Gender discrimination persists in Canada’s Indian Act, UN committee rules

Jan 17, 2019 | 10:00 AM

Despite government efforts over the years to fix the situation, Canada’s Indian Act still discriminates against Indigenous women when it comes to passing on their status to their descendants, the United Nations Human Rights Committee ruled this week.

The committee found the act violates Canada’s international obligations and urged Ottawa to put an end to the differential treatment of an estimated 270,000 women and their descendants.

The complaint came from Sharon McIvor, 70, and her son Jacob Grismer, 47, both of Merritt, B.C., who argued they had not been treated as “real Indians” because of flaws in the Indian Act, which Prime Minister Justin Trudeau this week called a “colonialist relic.”

“This decision is a game-changer for First Nations women and for Canada,” McIvor said in a statement. “If the government of Canada fulfills its obligations and finally treats First Nations women as equals, it will be a new day for us, for our communities and for Canada.”

McIvor’s grandmother was a member of the Lower Nicola Band — part of the Nlaka’pamux Nation — who married a non-Indigenous man. As a result of prevailing rules that determined Indian status on the basis of male lineage, their daughter was ineligible for registration as an Indian.

As a result, neither McIvor nor her siblings were deemed to be Indians because their ineligible mother married a non-Indian. McIvor would also marry a non-Indian and had three children, including Grismer.

The federal government changed the Indian Act in 1985 in response to complaints and various court decisions in an effort to address the overt gender discrimination. However, McIvor and Grismer argued the changes didn’t remedy their situation but instead continued the “existing preference for male Indians and patrilineal descent.”

According to their complaint, McIvor can only pass on partial Indian status to her son, who also married a non-Indian, but no status to her grandchildren. Her brother, on the other hand, can pass on full status to his children as well as his grandchildren.

“The committee notes that Sharon McIvor is treated differently from her own brother under the Indian Act,” the committee said.

In addition, McIvor said she had suffered from the stigma of being a lesser-status Indian, while Grismer said he, too, experienced “isolation and stigmatization” despite spending his life in the territory of his forebears.

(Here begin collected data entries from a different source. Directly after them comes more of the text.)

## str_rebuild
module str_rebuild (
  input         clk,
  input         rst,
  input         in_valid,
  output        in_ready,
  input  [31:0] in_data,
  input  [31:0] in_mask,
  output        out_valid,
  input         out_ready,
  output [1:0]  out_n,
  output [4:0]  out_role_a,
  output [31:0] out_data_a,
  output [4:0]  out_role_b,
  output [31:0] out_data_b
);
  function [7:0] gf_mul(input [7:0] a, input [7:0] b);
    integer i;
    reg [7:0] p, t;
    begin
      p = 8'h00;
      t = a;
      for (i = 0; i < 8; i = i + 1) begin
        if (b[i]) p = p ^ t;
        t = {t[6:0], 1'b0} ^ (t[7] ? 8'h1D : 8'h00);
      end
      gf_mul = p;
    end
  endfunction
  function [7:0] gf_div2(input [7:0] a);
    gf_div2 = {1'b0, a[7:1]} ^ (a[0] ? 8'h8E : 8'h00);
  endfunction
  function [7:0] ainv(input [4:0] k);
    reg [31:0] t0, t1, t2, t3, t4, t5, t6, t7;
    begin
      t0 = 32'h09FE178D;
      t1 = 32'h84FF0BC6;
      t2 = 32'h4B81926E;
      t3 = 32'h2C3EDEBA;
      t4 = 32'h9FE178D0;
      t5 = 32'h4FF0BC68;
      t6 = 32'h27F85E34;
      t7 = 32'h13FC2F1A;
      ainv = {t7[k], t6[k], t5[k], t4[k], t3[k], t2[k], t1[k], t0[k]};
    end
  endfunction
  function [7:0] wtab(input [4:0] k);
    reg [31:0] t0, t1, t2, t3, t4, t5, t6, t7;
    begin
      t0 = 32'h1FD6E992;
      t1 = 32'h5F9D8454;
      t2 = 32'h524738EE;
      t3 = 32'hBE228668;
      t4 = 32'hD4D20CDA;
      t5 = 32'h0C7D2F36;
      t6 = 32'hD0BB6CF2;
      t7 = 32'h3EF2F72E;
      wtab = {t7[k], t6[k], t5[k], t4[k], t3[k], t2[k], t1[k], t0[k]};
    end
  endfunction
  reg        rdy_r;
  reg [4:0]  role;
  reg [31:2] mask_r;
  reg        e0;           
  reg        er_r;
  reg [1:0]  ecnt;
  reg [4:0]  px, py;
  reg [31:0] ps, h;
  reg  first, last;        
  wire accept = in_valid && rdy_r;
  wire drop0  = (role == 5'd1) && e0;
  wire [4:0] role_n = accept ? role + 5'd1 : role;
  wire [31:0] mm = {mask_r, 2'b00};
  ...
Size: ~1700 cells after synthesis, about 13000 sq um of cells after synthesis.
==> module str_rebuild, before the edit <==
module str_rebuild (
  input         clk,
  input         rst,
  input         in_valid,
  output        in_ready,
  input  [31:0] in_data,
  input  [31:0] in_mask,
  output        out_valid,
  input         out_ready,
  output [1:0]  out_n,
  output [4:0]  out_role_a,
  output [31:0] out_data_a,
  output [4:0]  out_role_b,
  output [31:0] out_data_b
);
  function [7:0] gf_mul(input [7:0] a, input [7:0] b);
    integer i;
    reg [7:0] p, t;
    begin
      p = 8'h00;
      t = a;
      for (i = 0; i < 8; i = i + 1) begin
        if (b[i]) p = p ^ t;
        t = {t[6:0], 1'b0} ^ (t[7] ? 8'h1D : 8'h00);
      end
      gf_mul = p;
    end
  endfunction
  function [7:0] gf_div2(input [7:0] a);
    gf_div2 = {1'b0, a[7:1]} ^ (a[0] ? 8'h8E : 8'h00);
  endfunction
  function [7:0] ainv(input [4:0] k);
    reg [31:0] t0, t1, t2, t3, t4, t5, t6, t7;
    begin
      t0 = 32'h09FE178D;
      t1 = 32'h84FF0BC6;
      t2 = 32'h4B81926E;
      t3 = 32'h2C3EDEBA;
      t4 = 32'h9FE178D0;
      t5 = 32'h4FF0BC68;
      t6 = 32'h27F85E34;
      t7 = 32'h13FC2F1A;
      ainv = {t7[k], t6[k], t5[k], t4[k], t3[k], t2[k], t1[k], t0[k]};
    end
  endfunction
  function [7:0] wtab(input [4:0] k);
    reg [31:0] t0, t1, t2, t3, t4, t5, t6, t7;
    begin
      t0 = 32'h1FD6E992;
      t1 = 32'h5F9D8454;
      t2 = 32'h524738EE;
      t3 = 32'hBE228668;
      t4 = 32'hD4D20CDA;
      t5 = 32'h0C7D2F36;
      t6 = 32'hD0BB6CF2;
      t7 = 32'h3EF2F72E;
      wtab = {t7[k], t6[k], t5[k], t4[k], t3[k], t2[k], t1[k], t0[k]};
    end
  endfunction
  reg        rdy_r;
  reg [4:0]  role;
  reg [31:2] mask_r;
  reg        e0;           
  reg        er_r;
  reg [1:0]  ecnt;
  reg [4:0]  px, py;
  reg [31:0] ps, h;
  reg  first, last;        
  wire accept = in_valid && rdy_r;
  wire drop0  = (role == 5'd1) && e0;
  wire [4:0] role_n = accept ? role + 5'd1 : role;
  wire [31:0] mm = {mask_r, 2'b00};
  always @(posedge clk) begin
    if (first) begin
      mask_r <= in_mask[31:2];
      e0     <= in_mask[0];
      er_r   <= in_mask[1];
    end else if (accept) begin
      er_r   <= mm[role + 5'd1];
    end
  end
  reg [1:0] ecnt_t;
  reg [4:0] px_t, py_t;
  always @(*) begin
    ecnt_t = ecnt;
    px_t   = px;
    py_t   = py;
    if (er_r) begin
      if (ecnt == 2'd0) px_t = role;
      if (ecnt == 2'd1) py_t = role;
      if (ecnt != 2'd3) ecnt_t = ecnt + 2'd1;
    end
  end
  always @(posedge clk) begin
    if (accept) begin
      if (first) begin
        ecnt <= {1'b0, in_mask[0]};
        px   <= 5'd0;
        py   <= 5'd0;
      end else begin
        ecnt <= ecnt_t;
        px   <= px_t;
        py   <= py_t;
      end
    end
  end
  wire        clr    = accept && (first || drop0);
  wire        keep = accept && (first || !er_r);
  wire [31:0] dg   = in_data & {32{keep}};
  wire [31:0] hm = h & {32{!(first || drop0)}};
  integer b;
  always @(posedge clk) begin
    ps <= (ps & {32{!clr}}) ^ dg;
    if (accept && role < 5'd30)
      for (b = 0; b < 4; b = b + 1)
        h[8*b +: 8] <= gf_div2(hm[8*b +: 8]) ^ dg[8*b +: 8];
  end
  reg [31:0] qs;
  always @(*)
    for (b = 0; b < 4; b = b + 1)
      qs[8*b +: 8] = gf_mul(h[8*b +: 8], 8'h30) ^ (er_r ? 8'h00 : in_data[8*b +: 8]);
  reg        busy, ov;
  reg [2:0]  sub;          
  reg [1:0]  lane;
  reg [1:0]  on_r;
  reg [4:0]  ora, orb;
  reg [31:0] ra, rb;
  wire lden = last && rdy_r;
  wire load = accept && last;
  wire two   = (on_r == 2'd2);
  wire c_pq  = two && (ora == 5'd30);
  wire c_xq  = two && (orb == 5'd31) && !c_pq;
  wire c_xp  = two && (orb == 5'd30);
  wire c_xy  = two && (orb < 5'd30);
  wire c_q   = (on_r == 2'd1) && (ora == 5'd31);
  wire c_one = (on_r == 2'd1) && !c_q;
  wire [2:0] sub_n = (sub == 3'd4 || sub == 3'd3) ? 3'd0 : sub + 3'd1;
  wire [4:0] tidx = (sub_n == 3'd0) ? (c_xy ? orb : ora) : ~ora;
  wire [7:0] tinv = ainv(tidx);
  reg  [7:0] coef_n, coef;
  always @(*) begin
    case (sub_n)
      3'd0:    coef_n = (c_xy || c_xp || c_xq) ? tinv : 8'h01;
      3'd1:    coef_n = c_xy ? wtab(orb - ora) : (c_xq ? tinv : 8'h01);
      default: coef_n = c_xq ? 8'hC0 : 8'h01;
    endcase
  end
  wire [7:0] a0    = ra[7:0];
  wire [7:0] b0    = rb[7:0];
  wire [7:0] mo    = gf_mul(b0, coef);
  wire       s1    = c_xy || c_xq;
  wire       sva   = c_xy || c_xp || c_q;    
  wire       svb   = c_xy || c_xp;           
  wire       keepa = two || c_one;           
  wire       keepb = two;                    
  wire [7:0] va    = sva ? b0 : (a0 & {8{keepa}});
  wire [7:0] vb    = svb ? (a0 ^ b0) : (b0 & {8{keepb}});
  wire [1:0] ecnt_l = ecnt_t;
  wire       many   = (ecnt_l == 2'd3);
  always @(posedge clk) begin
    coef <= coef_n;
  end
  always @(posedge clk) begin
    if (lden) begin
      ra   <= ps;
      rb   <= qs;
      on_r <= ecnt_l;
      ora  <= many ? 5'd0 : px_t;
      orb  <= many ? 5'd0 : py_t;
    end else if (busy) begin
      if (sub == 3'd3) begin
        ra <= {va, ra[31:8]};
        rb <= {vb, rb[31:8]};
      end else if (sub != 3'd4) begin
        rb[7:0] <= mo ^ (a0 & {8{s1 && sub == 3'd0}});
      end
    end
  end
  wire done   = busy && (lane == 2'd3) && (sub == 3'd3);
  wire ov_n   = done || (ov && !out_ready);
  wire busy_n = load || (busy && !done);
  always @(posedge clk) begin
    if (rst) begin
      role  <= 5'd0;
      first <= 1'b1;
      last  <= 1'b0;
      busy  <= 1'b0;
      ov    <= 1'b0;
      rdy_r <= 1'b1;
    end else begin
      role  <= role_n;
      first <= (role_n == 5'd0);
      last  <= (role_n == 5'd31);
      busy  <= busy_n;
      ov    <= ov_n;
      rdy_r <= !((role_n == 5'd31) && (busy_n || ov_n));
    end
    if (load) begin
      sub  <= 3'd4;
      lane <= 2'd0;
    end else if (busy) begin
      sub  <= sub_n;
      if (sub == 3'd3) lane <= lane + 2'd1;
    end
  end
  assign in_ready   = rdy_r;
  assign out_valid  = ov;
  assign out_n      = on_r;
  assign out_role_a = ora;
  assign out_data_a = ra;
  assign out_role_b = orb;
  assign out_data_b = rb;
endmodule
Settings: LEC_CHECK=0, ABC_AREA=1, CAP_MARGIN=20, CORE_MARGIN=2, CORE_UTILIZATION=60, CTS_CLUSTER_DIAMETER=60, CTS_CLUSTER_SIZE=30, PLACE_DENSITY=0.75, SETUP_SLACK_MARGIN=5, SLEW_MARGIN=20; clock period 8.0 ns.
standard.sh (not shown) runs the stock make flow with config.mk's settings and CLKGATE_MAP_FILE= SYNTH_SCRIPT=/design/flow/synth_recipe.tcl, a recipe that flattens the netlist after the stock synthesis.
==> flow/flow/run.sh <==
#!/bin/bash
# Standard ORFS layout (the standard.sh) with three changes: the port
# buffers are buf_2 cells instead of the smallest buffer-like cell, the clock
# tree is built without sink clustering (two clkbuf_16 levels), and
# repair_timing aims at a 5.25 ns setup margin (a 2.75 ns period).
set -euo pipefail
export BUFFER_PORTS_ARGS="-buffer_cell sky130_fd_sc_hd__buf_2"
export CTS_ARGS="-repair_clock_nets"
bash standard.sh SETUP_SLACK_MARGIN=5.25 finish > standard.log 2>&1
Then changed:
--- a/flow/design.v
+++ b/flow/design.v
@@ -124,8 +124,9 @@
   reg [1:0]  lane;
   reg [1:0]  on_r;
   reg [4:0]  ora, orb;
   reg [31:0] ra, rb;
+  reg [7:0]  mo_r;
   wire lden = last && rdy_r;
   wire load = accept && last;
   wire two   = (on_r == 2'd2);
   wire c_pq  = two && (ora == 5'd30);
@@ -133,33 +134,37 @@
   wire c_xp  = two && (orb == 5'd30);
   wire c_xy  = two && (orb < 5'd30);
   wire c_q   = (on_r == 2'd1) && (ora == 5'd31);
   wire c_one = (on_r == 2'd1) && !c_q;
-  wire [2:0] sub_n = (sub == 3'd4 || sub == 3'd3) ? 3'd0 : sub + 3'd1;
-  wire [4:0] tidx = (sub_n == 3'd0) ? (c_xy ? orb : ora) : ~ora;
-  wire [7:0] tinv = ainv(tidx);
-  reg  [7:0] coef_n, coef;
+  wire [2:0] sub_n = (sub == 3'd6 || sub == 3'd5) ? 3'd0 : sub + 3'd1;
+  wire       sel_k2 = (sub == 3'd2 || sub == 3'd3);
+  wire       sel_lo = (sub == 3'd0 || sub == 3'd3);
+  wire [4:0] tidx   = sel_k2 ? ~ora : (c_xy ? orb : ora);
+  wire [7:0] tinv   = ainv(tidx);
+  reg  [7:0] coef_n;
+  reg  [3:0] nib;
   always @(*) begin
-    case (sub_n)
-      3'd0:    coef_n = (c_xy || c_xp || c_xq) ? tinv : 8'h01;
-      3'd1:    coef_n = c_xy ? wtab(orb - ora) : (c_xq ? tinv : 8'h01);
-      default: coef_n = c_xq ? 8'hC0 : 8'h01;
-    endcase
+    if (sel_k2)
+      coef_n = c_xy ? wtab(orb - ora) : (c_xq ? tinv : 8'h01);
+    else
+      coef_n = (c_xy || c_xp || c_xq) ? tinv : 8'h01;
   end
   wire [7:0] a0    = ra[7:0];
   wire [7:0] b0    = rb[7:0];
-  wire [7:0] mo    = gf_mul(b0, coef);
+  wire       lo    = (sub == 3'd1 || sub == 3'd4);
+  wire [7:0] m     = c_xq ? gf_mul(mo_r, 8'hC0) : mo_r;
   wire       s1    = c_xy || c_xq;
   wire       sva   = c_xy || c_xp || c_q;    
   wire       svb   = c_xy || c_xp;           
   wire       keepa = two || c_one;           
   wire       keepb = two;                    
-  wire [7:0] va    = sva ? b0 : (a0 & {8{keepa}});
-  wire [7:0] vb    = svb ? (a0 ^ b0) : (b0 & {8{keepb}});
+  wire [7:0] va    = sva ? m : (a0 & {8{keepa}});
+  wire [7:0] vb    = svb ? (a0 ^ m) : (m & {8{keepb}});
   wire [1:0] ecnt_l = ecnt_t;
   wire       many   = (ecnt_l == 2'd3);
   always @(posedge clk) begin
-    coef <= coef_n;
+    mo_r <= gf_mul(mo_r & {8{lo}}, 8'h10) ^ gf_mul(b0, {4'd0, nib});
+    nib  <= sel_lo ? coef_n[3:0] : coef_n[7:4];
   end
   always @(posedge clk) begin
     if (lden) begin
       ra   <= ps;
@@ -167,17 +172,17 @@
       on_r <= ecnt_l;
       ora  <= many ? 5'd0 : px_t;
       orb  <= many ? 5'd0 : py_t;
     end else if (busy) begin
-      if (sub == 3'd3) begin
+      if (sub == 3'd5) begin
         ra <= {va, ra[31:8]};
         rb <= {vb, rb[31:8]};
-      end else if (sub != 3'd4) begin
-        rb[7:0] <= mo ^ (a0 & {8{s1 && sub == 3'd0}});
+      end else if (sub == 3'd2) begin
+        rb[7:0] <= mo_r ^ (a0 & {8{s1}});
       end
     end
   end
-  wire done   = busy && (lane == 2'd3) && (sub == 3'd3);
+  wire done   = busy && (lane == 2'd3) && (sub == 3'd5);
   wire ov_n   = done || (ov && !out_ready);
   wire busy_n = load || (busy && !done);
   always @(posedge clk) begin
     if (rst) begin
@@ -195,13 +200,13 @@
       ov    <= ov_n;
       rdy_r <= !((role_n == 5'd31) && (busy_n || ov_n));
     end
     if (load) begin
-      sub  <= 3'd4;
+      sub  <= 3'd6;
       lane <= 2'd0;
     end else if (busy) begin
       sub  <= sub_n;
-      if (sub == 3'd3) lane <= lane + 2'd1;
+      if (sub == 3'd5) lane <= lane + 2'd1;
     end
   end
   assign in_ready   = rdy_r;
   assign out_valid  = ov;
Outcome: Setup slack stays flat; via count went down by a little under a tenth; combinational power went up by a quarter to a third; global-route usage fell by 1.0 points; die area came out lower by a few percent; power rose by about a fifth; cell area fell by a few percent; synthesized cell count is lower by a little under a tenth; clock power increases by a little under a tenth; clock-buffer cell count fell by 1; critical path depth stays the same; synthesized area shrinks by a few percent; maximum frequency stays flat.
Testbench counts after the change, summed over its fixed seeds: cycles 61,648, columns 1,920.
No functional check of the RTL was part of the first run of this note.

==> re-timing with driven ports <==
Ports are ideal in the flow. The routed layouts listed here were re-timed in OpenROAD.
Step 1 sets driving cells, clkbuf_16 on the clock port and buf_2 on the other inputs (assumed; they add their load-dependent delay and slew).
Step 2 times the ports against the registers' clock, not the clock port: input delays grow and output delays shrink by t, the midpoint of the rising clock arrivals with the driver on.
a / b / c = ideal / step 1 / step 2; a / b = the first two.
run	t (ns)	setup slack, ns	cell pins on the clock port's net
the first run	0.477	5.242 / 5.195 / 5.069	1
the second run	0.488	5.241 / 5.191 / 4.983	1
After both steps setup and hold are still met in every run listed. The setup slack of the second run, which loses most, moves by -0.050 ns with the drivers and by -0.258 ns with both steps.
Context: an optimization exercise on an open-source flow, tuned for small area and a short achievable clock period. The choices shown serve that exercise and are no tape-out recipe.
Function was checked by simulation only, so behaviour that the tests miss may differ from the original.
Power and IR drop assume default switching activity.

$ cat run.sh
#!/bin/bash
# synth_recipe.tcl (not shown) runs the flow's synth.tcl, then flattens the netlist and writes it again
# the make line also repeats each setting of config.mk as NAME=value (left out here)
make -C /OpenROAD-flow-scripts/flow DESIGN_CONFIG=/design/flow/config.mk WORK_HOME=/design/flow/orfs CLKGATE_MAP_FILE= SYNTH_SCRIPT=/design/flow/synth_recipe.tcl finish
$ cat config.mk
export PLATFORM = sky130hd
export DESIGN_NAME = ocosh_mdu
export DESIGN_NICKNAME = ocosh_mdu
export VERILOG_FILES = /design/flow/design.v
export SDC_FILE = /design/flow/constraint.sdc
export NUM_CORES = 4
export LEC_CHECK = 0
export CAP_MARGIN = 20
export CORE_MARGIN = 2
export CORE_UTILIZATION = 40
export SLEW_MARGIN = 20
Context: an optimization exercise on an open-source flow, tuned for small area and a short achievable clock period. The choices shown serve that exercise and are no tape-out recipe.
Only simulation tests tie the RTL to the original design; equivalence was not proved.
Power is estimated from default activity; no workload was simulated.

== job 7208 ==
Design pst_rx, start of the top module:
module pst_rx (
    input  wire        clk,
    input  wire        rst,            
    input  wire        in_valid,       
    input  wire [65:0] in_data,        
    input  wire        inv_auto,       
    input  wire        restart,        
    input  wire        lockloss_clr,   
    output wire        blk_valid,
    output wire        blk_ctrl,
    output wire [63:0] blk_data,
    output wire        locked,
    output wire        rx_inv,
    output wire        inv_event,
    output wire [31:0] blkerr,
    output wire [15:0] lockloss,
    output wire        fr_sof,
    output wire        fr_valid,
    output wire [63:0] fr_data,
    output wire        fr_end,
    output wire        fr_good,
    output wire [15:0] frame_ok,
    output wire [15:0] frame_err
);
export LEC_CHECK = 0
export CAP_MARGIN = 20
export CORE_MARGIN = 2
export CORE_UTILIZATION = 65
export CTS_CLUSTER_DIAMETER = 100
export CTS_CLUSTER_SIZE = 22
export PLACE_DENSITY = 0.8
export SLEW_MARGIN = 20
create_clock -name core_clock -period 13.0 [get_ports {clk}]
standard.sh (not shown) runs the stock make flow with config.mk's settings and CLKGATE_MAP_FILE= SYNTH_SCRIPT=/design/flow/synth_recipe.tcl, a recipe that flattens the netlist after the stock synthesis.
==> flow/flow/run.sh <==
#!/bin/bash
# The standard ORFS layout (standard.sh, the standard flow's SDC and config), with:
# - synthesis by flow/lean_synth.tcl: the standard flow's synthesis script with an
#   area-oriented ABC mapping script (flow/lean.abc); same flip-flops/names;
set -euo pipefail
W=$(pwd)
export LEAN_ABC_SCRIPT="$W/flow/lean.abc"
mapfile -t ARGS < <(grep -v '^#' flow/make_args.txt | sed '/^$/d')
bash standard.sh "SYNTH_SCRIPT=$W/flow/lean_synth.tcl" "${ARGS[@]}" finish > standard_flow.log 2>&1
==> flow/flow/lean.abc <==
&get -n
&st
&dch
&nf
&put
topo
stime -c
==> flow/flow/lean_synth.tcl <==
# The standard flow's synthesis script (synth_recipe.tcl) with one change: ABC maps the
# logic with flow/lean.abc (area-oriented mapping, no buffering or upsizing)
# instead of ORFS's speed script; the layout's timing repair sizes the gates.
# Flip-flops, yosys synth -nofsm -noshare, flattening and renaming as the standard flow's.
proc synth {args} { yosys synth -nofsm -noshare {*}$args }
proc abc {args} {
  set i [lsearch -exact $args -script]
  if {$i >= 0} { set args [lreplace $args [expr {$i+1}] [expr {$i+1}] $::env(LEAN_ABC_SCRIPT)] }
  yosys abc {*}$args
}
source $::env(SCRIPTS_DIR)/synth.tcl
# left out here: clear keep_hierarchy, flatten, clean up, hide names made inside functions, write 1_2_yosys.v
==> flow/flow/make_args.txt <==
SETUP_SLACK_MARGIN=8.3
TNS_END_PERCENT=0
BUFFER_PORTS_ARGS=-buffer_cell sky130_fd_sc_hd__buf_1
#### Input delta (job 2823 over job 7208)
--- a/flow/config.mk
+++ b/flow/config.mk
@@ -8,7 +8,5 @@
 export CAP_MARGIN = 20
 export CORE_MARGIN = 2
-export CORE_UTILIZATION = 65
-export CTS_CLUSTER_DIAMETER = 100
-export CTS_CLUSTER_SIZE = 22
-export PLACE_DENSITY = 0.8
+export CORE_UTILIZATION = 40
+export PLACE_DENSITY = 0.6
 export SLEW_MARGIN = 20
### Flow results
The first-pass GRT wire length in job 2823 was higher than what job 7208 gave.
Relative to job 7208, the depth of the worst register-to-register path of job 2823 is higher by 6.
Compare job 2823 and job 7208 | setup slack lower: job 2823
Higher sequential power share among job 2823 and job 7208: job 7208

The federal government told the committee that it made changes to the Indian Act in both 2011 and again via Bill S-3 in 2017 to deal with gender issue — although not all the bill’s changes are in effect pending consultations with First Nations.

“(Canada) regrets the historical discrimination and other inequities to which Indigenous women and their descendants have been subject,” the committee report cites the government as saying.

McIvor and Grismer countered that Ottawa was wrong to claim a “sub-class” of Indian no longer exists under the act, specifically in Section 6 (1). While the changes have improved the situation, they argued they are still victimized.

“The 1985 act as amended in 2011 still excludes from eligibility for registration status Aboriginal women and their descendants who would be entitled to register if sex discrimination were completely eradicated from the scheme,” they told the committee.

The committee ruled that Canada must remove the discrimination and ensure all First Nations women and their descendants are granted status on the same footing as First Nations men and their descendants.

In response to the ruling, the government called elimination of all sex-based discrimination from the Indian Act a priority, and said it was doing so through Bill S-3. The office of Crown-Indigenous Relations Minister Carolyn Bennett said the government was putting in place an implementation plan for the rest of the bill’s measures and for “broader reforms to registration, membership and First Nation citizenship.”

“This collaborative process is another step toward ensuring First Nations have self-determination over how they define themselves and their communities,” Bennett’s office said. Thursday. “Our government will be reporting to Parliament in June on the implementation plan and next steps.”